Multi-arm bandit problems study how to maximize cumulative rewards by adaptively choosing arms and learning from their outcomes. Many algorithms have been developed with "no regret'' guarantees in the long run, ensuring that the average cumulative reward converges to the expected reward of one single best policy. Active search is a newer concept that hopes to discover all positive targets by adaptively examining candidate targets and capturing their outcomes. Reward for the same target is only counted once, thus no point is ever chosen more than once. Theoretical analyses of active search can be made similar to bandit methods, and this proposal will consider both of these problems.

To date, most active search and bandit methods act on the premise that the action allowed is to sample a single candidate at a time and the reward is determined by the chosen candidate alone. Many real world applications, however, define action and reward in a more complex way. For example, in environmental monitoring carried out by autonomous boats with on-board sensors, a set of readings within a certain region that satisfy some pattern can indicate a real pollution problem, but any single point measurement will be insufficient evidence. This requires that reward be defined on regions. Similarly, many sensors are constructed to observe large areas simultaneously rather than single points. To operate these sensors, each action covers all the targets under the sensing region. Finally, marketing through social media may return properties of subgraphs, for example in social polling. In this work, we propose to develop multi-arm bandit and active search algorithms in these more complex action and reward settings.

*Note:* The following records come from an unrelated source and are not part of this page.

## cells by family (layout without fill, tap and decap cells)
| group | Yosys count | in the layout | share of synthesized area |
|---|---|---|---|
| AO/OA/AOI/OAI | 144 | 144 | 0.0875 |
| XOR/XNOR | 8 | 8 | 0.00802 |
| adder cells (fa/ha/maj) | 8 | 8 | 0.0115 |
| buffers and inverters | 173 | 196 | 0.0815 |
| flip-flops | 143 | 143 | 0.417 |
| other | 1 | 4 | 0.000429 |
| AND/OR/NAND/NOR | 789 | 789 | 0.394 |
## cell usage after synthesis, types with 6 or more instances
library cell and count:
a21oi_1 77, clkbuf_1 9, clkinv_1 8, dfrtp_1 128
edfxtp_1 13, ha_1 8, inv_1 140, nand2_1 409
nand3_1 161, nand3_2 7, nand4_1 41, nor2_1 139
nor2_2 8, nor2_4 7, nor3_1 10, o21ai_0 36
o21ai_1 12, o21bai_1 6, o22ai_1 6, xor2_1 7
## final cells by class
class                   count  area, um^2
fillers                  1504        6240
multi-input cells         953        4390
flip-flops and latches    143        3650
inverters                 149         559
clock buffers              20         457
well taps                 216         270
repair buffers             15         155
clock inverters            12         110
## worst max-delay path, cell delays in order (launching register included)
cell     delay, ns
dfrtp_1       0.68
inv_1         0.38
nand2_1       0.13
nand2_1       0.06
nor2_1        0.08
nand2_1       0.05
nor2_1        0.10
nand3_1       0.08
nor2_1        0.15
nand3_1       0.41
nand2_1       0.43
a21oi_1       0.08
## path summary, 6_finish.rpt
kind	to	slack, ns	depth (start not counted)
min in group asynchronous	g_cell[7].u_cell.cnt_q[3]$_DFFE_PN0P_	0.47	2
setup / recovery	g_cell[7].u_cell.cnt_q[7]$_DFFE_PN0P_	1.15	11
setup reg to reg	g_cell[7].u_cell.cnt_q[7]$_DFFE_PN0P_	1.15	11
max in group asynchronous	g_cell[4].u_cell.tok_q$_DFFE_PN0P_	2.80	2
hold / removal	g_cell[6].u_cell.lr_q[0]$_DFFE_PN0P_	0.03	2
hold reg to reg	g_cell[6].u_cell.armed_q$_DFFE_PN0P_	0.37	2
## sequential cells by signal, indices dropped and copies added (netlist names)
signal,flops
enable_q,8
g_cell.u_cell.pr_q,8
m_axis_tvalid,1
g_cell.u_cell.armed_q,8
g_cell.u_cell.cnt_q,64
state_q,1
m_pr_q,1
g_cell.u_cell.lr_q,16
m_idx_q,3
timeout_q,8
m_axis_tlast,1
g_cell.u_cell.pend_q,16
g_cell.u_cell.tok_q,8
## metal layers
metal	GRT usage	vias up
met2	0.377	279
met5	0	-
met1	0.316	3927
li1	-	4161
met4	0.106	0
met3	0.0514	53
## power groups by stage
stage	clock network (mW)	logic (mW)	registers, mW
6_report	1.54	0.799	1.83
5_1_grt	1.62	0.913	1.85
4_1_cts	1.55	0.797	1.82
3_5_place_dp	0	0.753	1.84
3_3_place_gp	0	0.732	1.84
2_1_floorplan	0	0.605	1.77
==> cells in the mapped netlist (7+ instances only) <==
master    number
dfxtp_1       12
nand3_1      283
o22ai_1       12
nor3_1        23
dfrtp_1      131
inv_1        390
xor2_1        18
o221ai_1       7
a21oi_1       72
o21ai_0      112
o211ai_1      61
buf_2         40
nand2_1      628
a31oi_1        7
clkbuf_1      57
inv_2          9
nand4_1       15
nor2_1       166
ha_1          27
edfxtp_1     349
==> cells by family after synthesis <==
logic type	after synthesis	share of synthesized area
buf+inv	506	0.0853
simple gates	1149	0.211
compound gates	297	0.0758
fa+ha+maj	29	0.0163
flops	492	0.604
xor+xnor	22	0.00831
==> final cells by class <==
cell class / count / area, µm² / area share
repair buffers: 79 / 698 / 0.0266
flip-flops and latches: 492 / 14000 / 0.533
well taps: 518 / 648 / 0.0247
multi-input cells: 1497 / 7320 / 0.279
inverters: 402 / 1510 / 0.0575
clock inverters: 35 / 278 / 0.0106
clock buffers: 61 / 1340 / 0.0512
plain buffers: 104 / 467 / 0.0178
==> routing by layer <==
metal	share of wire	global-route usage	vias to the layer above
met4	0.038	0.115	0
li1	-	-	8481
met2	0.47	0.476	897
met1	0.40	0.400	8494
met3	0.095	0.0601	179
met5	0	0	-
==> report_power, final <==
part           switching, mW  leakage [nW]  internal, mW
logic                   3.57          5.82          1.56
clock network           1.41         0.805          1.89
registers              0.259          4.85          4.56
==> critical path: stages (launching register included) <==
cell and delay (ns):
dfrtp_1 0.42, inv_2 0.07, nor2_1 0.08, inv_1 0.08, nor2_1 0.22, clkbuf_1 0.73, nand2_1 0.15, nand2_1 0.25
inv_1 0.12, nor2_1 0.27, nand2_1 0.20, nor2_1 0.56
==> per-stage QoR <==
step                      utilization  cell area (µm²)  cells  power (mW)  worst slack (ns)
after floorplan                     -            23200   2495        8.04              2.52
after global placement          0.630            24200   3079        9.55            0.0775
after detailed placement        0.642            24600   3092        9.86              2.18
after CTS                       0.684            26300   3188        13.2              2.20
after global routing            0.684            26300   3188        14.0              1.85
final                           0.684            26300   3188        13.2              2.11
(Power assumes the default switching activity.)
--- config.mk ---
export PLATFORM = sky130hd
export DESIGN_NAME = lcd_test_pattern_generator_core
export DESIGN_NICKNAME = d
export VERILOG_FILES = /design/src/hdl/lcdtpg_pkg.sv /design/src/hdl/lcd_test_pattern_generator_core.sv
export SDC_FILE = /design/constraint.sdc
export NUM_CORES = 1
export LEC_CHECK = 0
export BUFFER_PORTS_ARGS = -buffer_cell sky130_fd_sc_hd__buf_2
export CAP_MARGIN = 25
export CORE_UTILIZATION = 70
export CTS_CLUSTER_DIAMETER = 40
export DETAILED_ROUTE_END_ITERATION = 8
export HOLD_SLACK_MARGIN = 0.06
export PLACE_DENSITY = 0.88
export REMOVE_ABC_BUFFERS = 1
export SLEW_MARGIN = 20
export SYNTH_ARGS = -nofsm -noshare
export SYNTH_HDL_FRONTEND = slang
export SYNTH_SLANG_ARGS = --single-unit
--- constraint.sdc ---
create_clock -name clk -period 17.4 [get_ports clk]
set_input_delay 3.48 -clock clk [delete_from_list [all_inputs] [get_ports clk]]
set_output_delay 3.48 -clock clk [all_outputs]
set_load 0.02 [all_outputs]
## src/rtl/tise_pkg.sv

```systemverilog
// shared constants for the thor ifk symbol encoder
package tise_pkg;

    // payload and register widths
    localparam int CODE_W    = 12;
    localparam int LEN_W     = 4;
    localparam int TONE_W    = 5;
    localparam int CFG_W     = 8;
    localparam int CFG_IDX_W = 2;
    localparam int ENC_W     = 8;
    localparam int PRE_CNT_W = 5;
    localparam int DATA_CNT_W = 3;

    // configuration register indexes
    localparam logic [CFG_IDX_W-1:0] REG_POLY_A       = 2'd0;
    localparam logic [CFG_IDX_W-1:0] REG_POLY_B       = 2'd1;
    localparam logic [CFG_IDX_W-1:0] REG_PREAMBLE_LEN = 2'd2;

    // reset values
    localparam logic [CFG_W-1:0] POLY_A_RESET       = 8'd109;
    localparam logic [CFG_W-1:0] POLY_B_RESET       = 8'd79;
    localparam logic [CFG_W-1:0] PREAMBLE_LEN_RESET = 8'd16;

    // per-request limits
    localparam logic [LEN_W-1:0]     MAX_BITS          = 4'd12;
    localparam logic [PRE_CNT_W-1:0] PREAMBLE_PER_ITEM = 5'd16;

    // parameter defaults
    localparam int INTERLEAVE_DEPTH_DEF = 10;
    localparam int TONE_COUNT_DEF       = 18;

endpackage

```

## src/rtl/thor_ifk_symbol_encoder_top.sv

```systemverilog
// thor ifk symbol encoder: preamble, convolutional coder, interleaver, tone stepping
//
//  channel   handshake              payload
//  -------   --------------------   ---------------------------
//  input     in_valid / in_stall    code_bits, code_length
//  output    out_valid / out_stall  tone, is_preamble, last
//  config    cfg_we                 cfg_index, cfg_data
//
// a request is accepted, then each preamble tone is sent, then each code bit is shifted
// through the encoder, with an interleaver read and a data tone after every second code bit
// after reset the interleaver rams are swept to zero over all 4*INTERLEAVE_DEPTH rows,
// with in_stall high
// a stalled output holds the preamble and data states in place; in_stall stays high
// until the request is done
module thor_ifk_symbol_encoder_top #(
    parameter int INTERLEAVE_DEPTH = tise_pkg::INTERLEAVE_DEPTH_DEF,
    parameter int TONE_COUNT       = tise_pkg::TONE_COUNT_DEF
) (
    input  logic                               clk,
    input  logic                               rst_n,
    input  logic                               in_valid,
    output logic                               in_stall,
    input  logic [tise_pkg::CODE_W-1:0]        code_bits,
    input  logic [tise_pkg::LEN_W-1:0]         code_length,
    output logic                               out_valid,
    input  logic                               out_stall,
    output logic [tise_pkg::TONE_W-1:0]        tone,
    output logic                               is_preamble,
    output logic                               last,
    input  logic                               cfg_we,
    input  logic [tise_pkg::CFG_IDX_W-1:0]     cfg_index,
    input  logic [tise_pkg::CFG_W-1:0]         cfg_data
);

    localparam int ROWS       = 4 * INTERLEAVE_DEPTH;
    localparam int RW         = $clog2(ROWS);
    localparam int TONE_STEPS = (TONE_COUNT + 16) / TONE_COUNT;
    localparam logic [RW:0]   ROWS_W   = (RW+1)'(ROWS);
    localparam logic [RW-1:0] ROW_LAST = RW'(ROWS - 1);
    localparam logic [5:0]    TC6      = 6'(TONE_COUNT);

    localparam logic [1:0] ST_IDLE = 2'd0;
    localparam logic [1:0] ST_PRE  = 2'd1;
    localparam logic [1:0] ST_BIT  = 2'd2;
    localparam logic [1:0] ST_DATA = 2'd3;

    logic [1:0]                       state_reg, state_next;
    logic                             clearing_reg;
    logic [RW-1:0]                    clr_reg;
    logic [tise_pkg::CFG_W-1:0]       poly_a_reg, poly_b_reg;
    logic [tise_pkg::CODE_W-1:0]      bits_reg, bits_next;
    logic [tise_pkg::LEN_W-1:0]       bits_left_reg, bits_left_next;
    logic [tise_pkg::PRE_CNT_W-1:0]   pre_cnt_reg, pre_cnt_next;
    logic [tise_pkg::DATA_CNT_W-1:0]  data_left_reg, data_left_next;
    logic [tise_pkg::TONE_W-1:0]      cur_tone_reg, cur_tone_next;
    logic [tise_pkg::CFG_W-1:0]       pre_left_reg, pre_left_next;
    logic [tise_pkg::ENC_W-1:0]       enc_reg, enc_next;
    logic [1:0]                       held_pair_reg, held_pair_next;
    logic                             pending_reg, pending_next;
    logic [RW-1:0]                    row_reg, row_next;
    logic                             out_valid_reg, out_valid_next;
    logic [tise_pkg::TONE_W-1:0]      tone_reg, tone_next;
    logic                             is_pre_reg, is_pre_next;
    logic                             last_reg, last_next;

    logic                             accept;
    logic                             out_free;
    logic [tise_pkg::LEN_W-1:0]       len_sat;
    logic [tise_pkg::CODE_W-1:0]      aligned;
    logic [tise_pkg::PRE_CNT_W-1:0]   pre_take;
    logic [tise_pkg::LEN_W:0]         pair_sum;
    logic [tise_pkg::ENC_W-1:0]       enc_shifted;
    logic [1:0]                       coded;
    logic [3:0]                       group;
    logic                             group_go;
    logic [2:0]                       rd_bits;
    logic [3:0]                       nib;
    logic [tise_pkg::TONE_W-1:0]      pre_tone_step;
    logic [tise_pkg::TONE_W-1:0]      data_tone_step;

    assign accept   = in_valid && !in_stall;
    assign in_stall = clearing_reg || (state_reg != ST_IDLE);
    assign out_free = !out_valid_reg || !out_stall;

    assign out_valid   = out_valid_reg;
    assign tone        = tone_reg;
    assign is_preamble = is_pre_reg;
    assign last        = last_reg;

    // request setup: saturate length, left-align the code word, split the preamble
    assign len_sat  = (code_length > tise_pkg::MAX_BITS) ? tise_pkg::MAX_BITS : code_length;
    assign aligned  = code_bits << (tise_pkg::MAX_BITS - len_sat);
    assign pre_take = (pre_left_reg > 8'(tise_pkg::PREAMBLE_PER_ITEM))
                      ? tise_pkg::PREAMBLE_PER_ITEM : pre_left_reg[tise_pkg::PRE_CNT_W-1:0];
    assign pair_sum = {1'b0, len_sat} + {{tise_pkg::LEN_W{1'b0}}, pending_reg};

    // convolutional coder on the next shift value
    assign enc_shifted = {enc_reg[tise_pkg::ENC_W-2:0], bits_reg[tise_pkg::CODE_W-1]};
    assign coded       = {^(enc_shifted & poly_a_reg), ^(enc_shifted & poly_b_reg)};
    assign group       = {held_pair_reg, coded};
    assign group_go    = (state_reg == ST_BIT) && pending_reg;

    // column 0 of the read row is the bit just written, the rest come from the rams
    assign nib = {held_pair_reg[1], rd_bits[0], rd_bits[1], rd_bits[2]};

    // preamble tone step
    always_comb
    begin
        logic [5:0] sum;
        sum = {1'b0, cur_tone_reg} + 6'd2;
        if (sum >= TC6)
        begin
            sum = sum - TC6;
        end
        pre_tone_step = sum[tise_pkg::TONE_W-1:0];
    end

    // data tone step: tone + 2 + nibble, reduced by repeated subtract
    always_comb
    begin
        logic [5:0] sum;
        sum = {1'b0, cur_tone_reg} + 6'd2 + {2'b00, nib};
        for (int i = 0; i < TONE_STEPS; i++)
        begin
            if (sum >= TC6)
            begin
                sum = sum - TC6;
            end
        end
        data_tone_step = sum[tise_pkg::TONE_W-1:0];
    end

    // interleaver rams, one per column 1..3, rows of the diagonal write
    genvar gj;
    generate
        for (gj = 0; gj < 3; gj++)
        begin : g_bank
            localparam logic [RW:0] OFS = (RW+1)'((gj + 1) * INTERLEAVE_DEPTH);
            logic          bank_ram [ROWS];
            logic [RW:0]   sum;
            logic [RW-1:0] waddr;
            logic          rd_bit_reg;

            assign sum   = {1'b0, row_reg} + OFS;
            assign waddr = clearing_reg ? clr_reg
                         : ((sum >= ROWS_W) ? RW'(sum - ROWS_W) : sum[RW-1:0]);

            always_ff @(posedge clk)
            begin
                if (clearing_reg || group_go)
                begin
                    bank_ram[waddr] <= clearing_reg ? 1'b0 : group[2 - gj];
                end
                if (group_go)
                begin
                    rd_bit_reg <= bank_ram[row_reg];
                end
            end

            assign rd_bits[gj] = rd_bit_reg;
        end
    endgenerate

    // sequencer
    always_comb
    begin
        state_next     = state_reg;
        bits_next      = bits_reg;
        bits_left_next = bits_left_reg;
        pre_cnt_next   = pre_cnt_reg;
        data_left_next = data_left_reg;
        cur_tone_next  = cur_tone_reg;
        pre_left_next  = pre_left_reg;
        enc_next       = enc_reg;
        held_pair_next = held_pair_reg;
        pending_next   = pending_reg;
        row_next       = row_reg;
        out_valid_next = out_valid_reg && out_stall;
        tone_next      = tone_reg;
        is_pre_next    = is_pre_reg;
        last_next      = last_reg;

        case (state_reg)
            ST_IDLE:
            begin
                if (accept)
                begin
                    bits_next      = aligned;
                    bits_left_next = len_sat;
                    pre_cnt_next   = pre_take;
                    pre_left_next  = pre_left_reg - 8'(pre_take);
                    data_left_next = pair_sum[tise_pkg::DATA_CNT_W:1];
                    if (pre_take != '0)
                    begin
                        state_next = ST_PRE;
                    end
                    else if (len_sat != '0)
                    begin
                        state_next = ST_BIT;
                    end
                end
            end
            ST_PRE:
            begin
                if (out_free)
                begin
                    out_valid_next = 1'b1;
                    tone_next      = cur_tone_reg;
                    is_pre_next    = 1'b1;
                    last_next      = (pre_cnt_reg == 5'd1) && (data_left_reg == '0);
                    cur_tone_next  = pre_tone_step;
                    pre_cnt_next   = pre_cnt_reg - 5'd1;
                    if (pre_cnt_reg == 5'd1)
                    begin
                        state_next = (bits_left_reg != '0) ? ST_BIT : ST_IDLE;
                    end
                end
            end
            ST_BIT:
            begin
                bits_next      = {bits_reg[tise_pkg::CODE_W-2:0], 1'b0};
                bits_left_next = bits_left_reg - 4'd1;
                enc_next       = enc_shifted;
                if (pending_reg)
                begin
                    pending_next = 1'b0;
                    state_next   = ST_DATA;
                end
                else
                begin
                    held_pair_next = coded;
                    pending_next   = 1'b1;
                    if (bits_left_reg == 4'd1)
                    begin
                        state_next = ST_IDLE;
                    end
                end
            end
            ST_DATA:
            begin
                if (out_free)
                begin
                    out_valid_next = 1'b1;
                    tone_next      = cur_tone_reg;
                    is_pre_next    = 1'b0;
                    last_next      = (data_left_reg == 3'd1);
                    cur_tone_next  = data_tone_step;
                    data_left_next = data_left_reg - 3'd1;
                    row_next       = (row_reg == ROW_LAST) ? '0 : row_reg + 1'b1;
                    state_next     = (bits_left_reg != '0) ? ST_BIT : ST_IDLE;
                end
            end
            default:
            begin
                state_next = ST_IDLE;
            end
        endcase
    end

    // control state
    always_ff @(posedge clk or negedge rst_n)
    begin
        if (!rst_n)
        begin
            state_reg     <= ST_IDLE;
            clearing_reg  <= 1'b1;
            clr_reg       <= '0;
            bits_left_reg <= '0;
            pre_cnt_reg   <= '0;
            data_left_reg <= '0;
            cur_tone_reg  <= '0;
            pre_left_reg  <= tise_pkg::PREAMBLE_LEN_RESET;
            enc_reg       <= '0;
            held_pair_reg <= '0;
            pending_reg   <= 1'b0;
            row_reg       <= '0;
            out_valid_reg <= 1'b0;
        end
        else
        begin
            state_reg     <= state_next;
            bits_left_reg <= bits_left_next;
            pre_cnt_reg   <= pre_cnt_next;
            data_left_reg <= data_left_next;
            cur_tone_reg  <= cur_tone_next;
            pre_left_reg  <= pre_left_next;
            enc_reg       <= enc_next;
            held_pair_reg <= held_pair_next;
            pending_reg   <= pending_next;
            row_reg       <= row_next;
            out_valid_reg <= out_valid_next;
            // ram clearing sweep
            if (clearing_reg)
            begin
                clr_reg <= (clr_reg == ROW_LAST) ? '0 : clr_reg + 1'b1;
                if (clr_reg == ROW_LAST)
                begin
                    clearing_reg <= 1'b0;
                end
            end
        end
    end

    // payload registers
    always_ff @(posedge clk)
    begin
        bits_reg   <= bits_next;
        tone_reg   <= tone_next;
        is_pre_reg <= is_pre_next;
        last_reg   <= last_next;
    end

    // configuration registers; preamble length only matters at reset, which loads
    // the reset constant into the preamble counter
    always_ff @(posedge clk or negedge rst_n)
    begin
        if (!rst_n)
        begin
            poly_a_reg <= tise_pkg::POLY_A_RESET;
            poly_b_reg <= tise_pkg::POLY_B_RESET;
        end
        else if (cfg_we)
        begin
            case (cfg_index)
                tise_pkg::REG_POLY_A:       poly_a_reg <= cfg_data;
                tise_pkg::REG_POLY_B:       poly_b_reg <= cfg_data;
                tise_pkg::REG_PREAMBLE_LEN: poly_a_reg <= poly_a_reg;
                default:                    poly_b_reg <= poly_b_reg;
            endcase
        end
    end

endmodule

```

My previous research has covered some basic scenarios in this area: searching for regions with sufficiently high means by collecting data at point level, discovering complex global patterns defined on regions by adaptively observing individual points, and using a new criterion called Sigma-optimality to perform active learning and polling on social network graphs. I propose to extend the theoretical aspect of these and similar problems: to apply Sigma-optimality as the exploration term for active search of positives on network graphs, to study the properties of other spectral functions in terms of explor- ation on network graphs, to analyze cumulative regrets for Gaussian process--bandit algorithms when rewards are defined by region averages, and finally to develop efficient algorithms when the action allows pulling multiple arms or regions.